Day Two

     Day One blended into Day Two in window seat 63A aboard the "Miss Chief", a ten-hour Virgin Atlantic flight from Las Vegas to London on the most technically-advanced passenger jet, the Boeing 787 Dreamliner. It was a comfortable flight in part because I had economy seating's version of business class: no one sitting next to me. 

    There was a Brit in his twenties in the aisle seat, and he allowed me to put my overstuffed, all-in-one daypack in the unused middle seat floor space. I think he felt this entitled him to a larger claim on the middle seat, because he woke me up hours later bumping into me as he tried unsuccessfully to sleep flat on TWO seats. Experience will teach him: can't be done. 

     One of the many things that makes the 787 so remarkable is the fact that it's a 50% plastic plane. Well, it's advanced carbon fiber-epoxy composite, but the point is that it's 50% non-metal. Most of the fuselage, or cylindrical cabin, is made of the composite. It's lighter, and that makes the plane more fuel-efficient, but it comes with some other benefits. One, because it is so much stronger than the traditional aluminum fuselage, is that they can keep the cabin at a higher pressure, so the cabin air is closer to normal sea-level air pressure (like being at 6000 feet, instead of a typical plane's 8000 foot pressure). 

    It also allowed for the largest plane windows in any passenger jet, again because the stronger carbon fiber can withstand the higher stresses of a bigger window.


I'm not crazy about the electrically-controlled window dimming scheme, mainly because the someone in the plane crew controls all the windows and decides when it is going to be nighttime for everyone.

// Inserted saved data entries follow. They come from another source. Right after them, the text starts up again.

--- src/fms_pkg.sv ---
// Purpose: constants and types of the queue and modem status block
// Assumes: 40 MHz clk_i, 8-bit register port
// Notes: offsets are byte addresses on the register port
`default_nettype none
package fms_pkg;
   localparam logic [7:0] OFF_ERR = 8'h06; // error flags
   localparam logic [7:0] OFF_STAT2 = 8'h08; // secondary status
   localparam logic [7:0] OFF_DATA = 8'h09; // queue data port
   localparam logic [7:0] OFF_LEVEL = 8'h0a; // fill level + flush
   localparam logic [7:0] OFF_THR = 8'h0b; // queue threshold
   localparam logic [7:0] OFF_FRAME = 8'h0d; // bit framing, bit 7 trigger
   localparam logic [7:0] OFF_IRQ = 8'h20; // sticky event status
   localparam logic [7:0] OFF_MASK = 8'h21; // event mask
   localparam logic [7:0] OFF_MCTL = 8'h22; // field-wait enables
   localparam logic [7:0] OFF_TXG = 8'h23; // tx guard time, cycles
   localparam logic [7:0] OFF_RXG = 8'h24; // rx guard time, cycles
   localparam int DEPTH = 64; // queue depth in bytes
   localparam logic [6:0] DEPTH_CNT = 7'h40; // depth at count width
   localparam logic [5:0] THR_RST = 6'h08; // threshold after reset
   localparam int B_FLUSH = 7; // level register flush bit
   localparam int B_TCLR = 7; // secondary status bits
   localparam int B_FAST = 6;
   localparam int B_TGT = 4;
   localparam int B_CIPH = 3;
   localparam int B_OVF = 4; // error register overflow bit
   localparam int B_TERR = 6; // error register temperature bit
   localparam int B_TRIG = 7; // framing register trigger bit
   localparam int N_EVT = 4; // interrupt event count
   // interrupt events: overflow, temperature, target, nearly full
   localparam int E_OVF = 0;
   localparam int E_TEMP = 1;
   localparam int E_TGT = 2;
   localparam int E_HI = 3;
   localparam logic [2:0] MS_IDLE = 3'h0; // transceiver state codes
   localparam logic [2:0] MS_TRIG = 3'h1;
   localparam logic [2:0] MS_TXW = 3'h2;
   localparam logic [2:0] MS_SEND = 3'h3;
   localparam logic [2:0] MS_RXW = 3'h4;
   localparam logic [2:0] MS_WDAT = 3'h5;
   localparam logic [2:0] MS_RECV = 3'h6;
   typedef enum {ST_IDLE, ST_TRIG, ST_TXW, ST_SEND, ST_RXW, ST_WDAT, ST_RECV} fms_state_t;
   // register port request
   typedef struct packed {
      logic [7:0] addr;
      logic [7:0] wdata;
      logic wr;
      logic rd;
   } fms_req_t;
   // events from the rest of the frontend, same clock
   typedef struct packed {
      logic cmd_start; // transceive command begins
      logic cmd_stop; // command aborted or ended
      logic tx_done; // last bit sent
      logic rx_start; // first data seen
      logic rx_done; // frame received
      logic auto_coll; // anticollision command running
      logic passive; // passive communication mode
      logic sel_answered; // select or polling answered
      logic auth_ok; // card authentication succeeded
      logic reader_mode; // reader/writer mode
      logic bus_hs_proto; // serial bus runs high-speed protocol
   } fms_evt_t;
endpackage : fms_pkg
`default_nettype wire

--- src/fms_top.sv ---
// Purpose: 64-byte host queue, fill level, secondary status and modem state
// Assumes: one clock, synchronous active-low reset, same-clock frontend events
// Notes: register reads return data in the cycle after the read strobe
`default_nettype none
// Summary of operation
// temp clear works only below alarm limit
// force bit selects fast bus filter
// target flag set by answered select in anticollision; code also requires passive mode
// field off clears target flag
// cipher flag set by card authentication in reader mode
// software clears the cipher flag
// three-bit transceiver state code readable
// tx wait: field wait, tx guard time
// rx wait: field wait, rx guard time
// 64-byte queue behind one data port
// queue buffers serial streams too
// flush resets pointers, overflow; reads zero
// fill count tracks writes and reads
// nearly full when free space <= threshold
// nearly empty when count <= threshold
// write when full sets overflow, no store
// read when empty keeps count zero
module fms_top (
   input wire logic clk_i,
   input wire logic rst_n_i,
   input wire fms_pkg::fms_req_t req_i, // register port request
   input wire fms_pkg::fms_evt_t evt_i, // frontend events
   input wire logic temp_hot_i, // die above alarm limit, async pin
   input wire logic rf_field_i, // external field present, async pin
   input wire logic strm_push_i, // serial side pushes a byte
   input wire logic [7:0] strm_wdata_i, // byte pushed by serial side
   input wire logic strm_pop_i, // serial side pops a byte
   output logic [7:0] rdata_o, // register read data
   output logic [7:0] strm_rdata_o, // byte popped by serial side
   output logic irq_o, // level interrupt
   output logic filter_fast_o, // bus input filter in high-speed mode
   output logic [2:0] state_o, // transceiver state code
   output logic nearly_full_o,
   output logic nearly_empty_o
);
   // synchronisers for the two pins
   logic [1:0] hot_s_r, rf_s_r;
   logic rf_d_r; // delayed field for falling edge
   always_ff @(posedge clk_i) begin
      if (!rst_n_i) begin
         hot_s_r <= 2'h0;
         rf_s_r <= 2'h0;
         rf_d_r <= 1'b0;
      end else begin
         hot_s_r <= {hot_s_r[0], temp_hot_i};
         rf_s_r <= {rf_s_r[0], rf_field_i};
         rf_d_r <= rf_s_r[1];
      end
   end
   logic hot, rf_on, rf_fall;
   assign hot = hot_s_r[1];
   assign rf_on = rf_s_r[1];
   assign rf_fall = rf_d_r & ~rf_on;

   // register port decode
   logic wr, rd;
   assign wr = req_i.wr;
   assign rd = req_i.rd;
   logic w_data, w_lvl, w_st2, r_data;
   assign w_data = wr && req_i.addr == fms_pkg::OFF_DATA;
   assign w_lvl = wr && req_i.addr == fms_pkg::OFF_LEVEL;
   assign w_st2 = wr && req_i.addr == fms_pkg::OFF_STAT2;
   assign r_data = rd && req_i.addr == fms_pkg::OFF_DATA;

   // ---------------- queue ----------------
   logic [7:0] mem_r [fms_pkg::DEPTH]; // flop storage
   logic [7:0] mem_nxt [fms_pkg::DEPTH];
   logic [5:0] wp_r, wp_nxt, rp_r, rp_nxt;
   logic [6:0] cnt_r, cnt_nxt;
   logic ovf_r, ovf_nxt;
   logic push, pop, host_pop, do_push, do_pop, ovf_evt;
   logic [7:0] push_data;
   // host owns the data port; a stream push during a host write, or a stream pop during a host read, is ignored
   assign push = w_data | (strm_push_i & ~w_data);
   assign push_data = w_data ? req_i.wdata : strm_wdata_i;
   assign host_pop = r_data;
   assign pop = r_data | (strm_pop_i & ~r_data);
   assign do_pop = pop && cnt_r != 7'h00;
   assign do_push = push && cnt_r != fms_pkg::DEPTH_CNT;
   assign ovf_evt = push && cnt_r == fms_pkg::DEPTH_CNT;

   // next pointers, count and overflow flag
   always_comb begin
      wp_nxt = wp_r;
      rp_nxt = rp_r;
      cnt_nxt = cnt_r;
      ovf_nxt = ovf_r | ovf_evt;
      mem_nxt = mem_r;
      if (w_lvl && req_i.wdata[fms_pkg::B_FLUSH]) begin
         // flush wins over a simultaneous data access
         wp_nxt = 6'h00;
         rp_nxt = 6'h00;
         cnt_nxt = 7'h00;
         ovf_nxt = 1'b0;
      end else begin
         if (do_push) begin
            mem_nxt[wp_r] = push_data;
            wp_nxt = wp_r + 6'h01; // six-bit wrap is the 64-entry ring
         end
         if (do_pop) begin
            rp_nxt = rp_r + 6'h01;
         end

         case ({do_push, do_pop})
            2'b10: cnt_nxt = cnt_r + 7'h01;
            2'b01: cnt_nxt = cnt_r - 7'h01;
            default: cnt_nxt = cnt_r;
         endcase
      end
   end
   always_ff @(posedge clk_i) begin
      if (!rst_n_i) begin
         wp_r <= 6'h00;
         rp_r <= 6'h00;
         cnt_r <= 7'h00;
         ovf_r <= 1'b0;
      end else begin
         wp_r <= wp_nxt;
         rp_r <= rp_nxt;
         cnt_r <= cnt_nxt;
         ovf_r <= ovf_nxt;
      end
   end
   // storage has no reset; contents are undefined until written
   always_ff @(posedge clk_i) begin
      mem_r <= mem_nxt;
   end

   // ---------------- control and status bits ----------------
   logic [5:0] thr_r, thr_nxt;
   logic terr_r, terr_nxt; // latched temperature error
   logic tclr_r, tclr_nxt; // stored clear bit
   logic fast_r, fast_nxt; // force fast filter
   logic tgt_r, tgt_nxt;
   logic ciph_r, ciph_nxt;
   logic [1:0] mctl_r, mctl_nxt; // bit0 tx field wait, bit1 rx field wait
   logic [7:0] txg_r, txg_nxt, rxg_r, rxg_nxt;
   logic [fms_pkg::N_EVT-1:0] ists_r, ists_nxt, imsk_r, imsk_nxt;
   logic hi_r, hi_nxt, lo_r, lo_nxt, filt_r, filt_nxt;
   logic tgt_set, hi_rise;
   logic [fms_pkg::N_EVT-1:0] evt_v;
   logic [6:0] free_cnt;
   assign tgt_set = evt_i.sel_answered & evt_i.auto_coll & evt_i.passive;
   assign free_cnt = fms_pkg::DEPTH_CNT - cnt_nxt;
   assign hi_rise = hi_nxt & ~hi_r;
   always_comb begin
      evt_v = '0;
      evt_v[fms_pkg::E_OVF] = ovf_evt;
      evt_v[fms_pkg::E_TEMP] = hot & ~terr_r;
      evt_v[fms_pkg::E_TGT] = tgt_set & ~tgt_r;
      evt_v[fms_pkg::E_HI] = hi_rise;
   end

   // next values of control, flags and interrupt registers
   always_comb begin
      thr_nxt = thr_r;
      tclr_nxt = tclr_r;
      fast_nxt = fast_r;
      ciph_nxt = ciph_r;
      mctl_nxt = mctl_r;
      txg_nxt = txg_r;
      rxg_nxt = rxg_r;
      imsk_nxt = imsk_r;
      terr_nxt = terr_r;
      tgt_nxt = tgt_r;
      if (wr) begin
         case (req_i.addr)
            fms_pkg::OFF_THR: thr_nxt = req_i.wdata[5:0];
            fms_pkg::OFF_MCTL: mctl_nxt = req_i.wdata[1:0];
            fms_pkg::OFF_TXG: txg_nxt = req_i.wdata;
            fms_pkg::OFF_RXG: rxg_nxt = req_i.wdata;
            fms_pkg::OFF_MASK: imsk_nxt = req_i.wdata[fms_pkg::N_EVT-1:0];
            fms_pkg::OFF_STAT2: begin
               tclr_nxt = req_i.wdata[fms_pkg::B_TCLR];
               fast_nxt = req_i.wdata[fms_pkg::B_FAST];
               ciph_nxt = req_i.wdata[fms_pkg::B_CIPH];
            end
            default: begin
            end
         endcase
      end
      // clear only while cool; a hot sample keeps it set
      if (w_st2 && req_i.wdata[fms_pkg::B_TCLR] && !hot) begin
         terr_nxt = 1'b0;
      end
      if (hot) begin
         terr_nxt = 1'b1;
      end
      if (rf_fall) begin
         tgt_nxt = 1'b0;
      end
      if (tgt_set) begin
         tgt_nxt = 1'b1;
      end
      // authentication beats a software clear in the same cycle
      if (evt_i.auth_ok && evt_i.reader_mode) begin
         ciph_nxt = 1'b1;
      end
      // write-one-to-clear, a new event wins
      ists_nxt = ists_r;
      if (wr && req_i.addr == fms_pkg::OFF_IRQ) begin
         ists_nxt = ists_r & ~req_i.wdata[fms_pkg::N_EVT-1:0];
      end
      ists_nxt = ists_nxt | evt_v;
      hi_nxt = free_cnt <= {1'b0, thr_nxt};
      lo_nxt = cnt_nxt <= {1'b0, thr_nxt};
      filt_nxt = fast_nxt | evt_i.bus_hs_proto;
   end
   always_ff @(posedge clk_i) begin
      if (!rst_n_i) begin
         thr_r <= fms_pkg::THR_RST;
         terr_r <= 1'b0;
         tclr_r <= 1'b0;
         fast_r <= 1'b0;
         tgt_r <= 1'b0;
         ciph_r <= 1'b0;
         mctl_r <= 2'h0;
         txg_r <= 8'h00;
         rxg_r <= 8'h00;
         ists_r <= '0;
         imsk_r <= '0;
         hi_r <= 1'b0;
         lo_r <= 1'b1;
         filt_r <= 1'b0;
      end else begin
         thr_r <= thr_nxt;
         terr_r <= terr_nxt;
         tclr_r <= tclr_nxt;
         fast_r <= fast_nxt;
         tgt_r <= tgt_nxt;
         ciph_r <= ciph_nxt;
         mctl_r <= mctl_nxt;
         txg_r <= txg_nxt;
         rxg_r <= rxg_nxt;
         ists_r <= ists_nxt;
         imsk_r <= imsk_nxt;
         hi_r <= hi_nxt;
         lo_r <= lo_nxt;
         filt_r <= filt_nxt;
      end
   end

   // ---------------- transceiver state machine ----------------
   fms_pkg::fms_state_t st_r, st_nxt;
   logic [7:0] gcnt_r, gcnt_nxt; // cycles spent in a wait state
   logic trig;
   assign trig = wr && req_i.addr == fms_pkg::OFF_FRAME && req_i.wdata[fms_pkg::B_TRIG];
   always_comb begin
      st_nxt = st_r;
      gcnt_nxt = 8'h00;
      case (st_r)
         fms_pkg::ST_IDLE: if (evt_i.cmd_start) st_nxt = fms_pkg::ST_TRIG;
         fms_pkg::ST_TRIG: if (trig) st_nxt = fms_pkg::ST_TXW;
         fms_pkg::ST_TXW: begin
            // go to sending only after guard time and, if asked, with field
            gcnt_nxt = (gcnt_r == 8'hff) ? gcnt_r : gcnt_r + 8'h01;
            if (gcnt_r >= txg_r && (rf_on || !mctl_r[0])) begin
               st_nxt = fms_pkg::ST_SEND;
            end
         end
         fms_pkg::ST_SEND: if (evt_i.tx_done) st_nxt = fms_pkg::ST_RXW;
         fms_pkg::ST_RXW: begin
            gcnt_nxt = (gcnt_r == 8'hff) ? gcnt_r : gcnt_r + 8'h01;
            if (gcnt_r >= rxg_r && (rf_on || !mctl_r[1])) begin
               st_nxt = fms_pkg::ST_WDAT;
            end
         end
         fms_pkg::ST_WDAT: if (evt_i.rx_start) st_nxt = fms_pkg::ST_RECV;
         fms_pkg::ST_RECV: if (evt_i.rx_done) st_nxt = fms_pkg::ST_IDLE;
         default: st_nxt = fms_pkg::ST_IDLE;
      endcase
      if (evt_i.cmd_stop) begin
         st_nxt = fms_pkg::ST_IDLE;
      end
   end
   always_ff @(posedge clk_i) begin
      if (!rst_n_i) begin
         st_r <= fms_pkg::ST_IDLE;
         gcnt_r <= 8'h00;
      end else begin
         st_r <= st_nxt;
         gcnt_r <= gcnt_nxt;
      end
   end
   logic [2:0] code, code_nxt;
   always_comb begin
      case (st_nxt)
         fms_pkg::ST_TRIG: code_nxt = fms_pkg::MS_TRIG;
         fms_pkg::ST_TXW: code_nxt = fms_pkg::MS_TXW;
         fms_pkg::ST_SEND: code_nxt = fms_pkg::MS_SEND;
         fms_pkg::ST_RXW: code_nxt = fms_pkg::MS_RXW;
         fms_pkg::ST_WDAT: code_nxt = fms_pkg::MS_WDAT;
         fms_pkg::ST_RECV: code_nxt = fms_pkg::MS_RECV;
         default: code_nxt = fms_pkg::MS_IDLE;
      endcase
   end

   // ---------------- read data and outputs ----------------
   logic [7:0] rdata_nxt, srd_nxt;
   logic irq_nxt;
   always_comb begin
      rdata_nxt = 8'h00; // unmapped addresses read zero
      if (rd) begin
         case (req_i.addr)
            fms_pkg::OFF_DATA: rdata_nxt = mem_r[rp_r];
            fms_pkg::OFF_LEVEL: rdata_nxt = {1'b0, cnt_r};
            fms_pkg::OFF_STAT2: rdata_nxt = {tclr_r, fast_r, 1'b0, tgt_r, ciph_r, code};
            fms_pkg::OFF_THR: rdata_nxt = {2'h0, thr_r};
            fms_pkg::OFF_ERR: rdata_nxt = {1'b0, terr_r, 1'b0, ovf_r, 4'h0};
            fms_pkg::OFF_IRQ: rdata_nxt = {4'h0, ists_r};
            fms_pkg::OFF_MASK: rdata_nxt = {4'h0, imsk_r};
            fms_pkg::OFF_MCTL: rdata_nxt = {6'h00, mctl_r};
            fms_pkg::OFF_TXG: rdata_nxt = txg_r;
            fms_pkg::OFF_RXG: rdata_nxt = rxg_r;
            default: rdata_nxt = 8'h00;
         endcase
      end
      // stream pop sees the head byte; host pops win the port
      srd_nxt = (strm_pop_i && !host_pop) ? mem_r[rp_r] : strm_rdata_o;
      irq_nxt = |(ists_nxt & imsk_nxt);
   end
   always_ff @(posedge clk_i) begin
      if (!rst_n_i) begin
         rdata_o <= 8'h00;
         strm_rdata_o <= 8'h00;
         irq_o <= 1'b0;
         code <= fms_pkg::MS_IDLE;
      end else begin
         rdata_o <= rdata_nxt;
         strm_rdata_o <= srd_nxt;
         irq_o <= irq_nxt;
         code <= code_nxt;
      end
   end
   assign state_o = code;
   assign filter_fast_o = filt_r;
   assign nearly_full_o = hi_r;
   assign nearly_empty_o = lo_r;
endmodule : fms_top
`default_nettype wire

    The wings are largely carbon fiber composite also. Carbon fiber is way stronger than aluminum and it allowed Boeing to create a wing profile that is more efficient, but also more flexible than a normal aluminum wing. Here are two pictures of MY wing on the left side (I don't know who was looking out for the other wing). I put the phone against the window in exactly the same spot, so the wing relative to the photo frame would be the same. The first was in the air (although after most of the fuel was burned up, so the plane was lighter), and the second obviously on the ground.

I can't estimate very well, but I'd say the wing in the air was deflected up at least 10 feet.

    There was a nice optical phenomenon that the cool side of the plane (left side) could see, once the sun was up over the eastern Atlantic. There was a uniform cloud layer a ways below, and the shadow of the planes water vapor contrail could be seen. What was cool was at the head of the dark contrail shadow was a bright "aura" from the sun diffracting around the plane:


    We landed at Heathrow at about 4:30 pm, and I breezed through immigration and customs with only my adventure daypack to worry about, and got the Heathrow Express train to Paddington Station. I love the massive, Victorian-era (?) train sheds all over Europe, and Paddington has a pretty good one.




    With a just a little time available, I walked around Paddington Station, mostly on the side of the Grand Union Canal, which had a mixture of converted barges (as bars or restaurants), private ones (Grammy will recognize them), and run-down rusting hulks. 



    I got to my goal here to see the "Rolling Bridge," a little pedestrian bridge along the canal. When needed to get out of the way, it rolls up into a big octagon. Unfortunately, I could only photograph the un-rolled state.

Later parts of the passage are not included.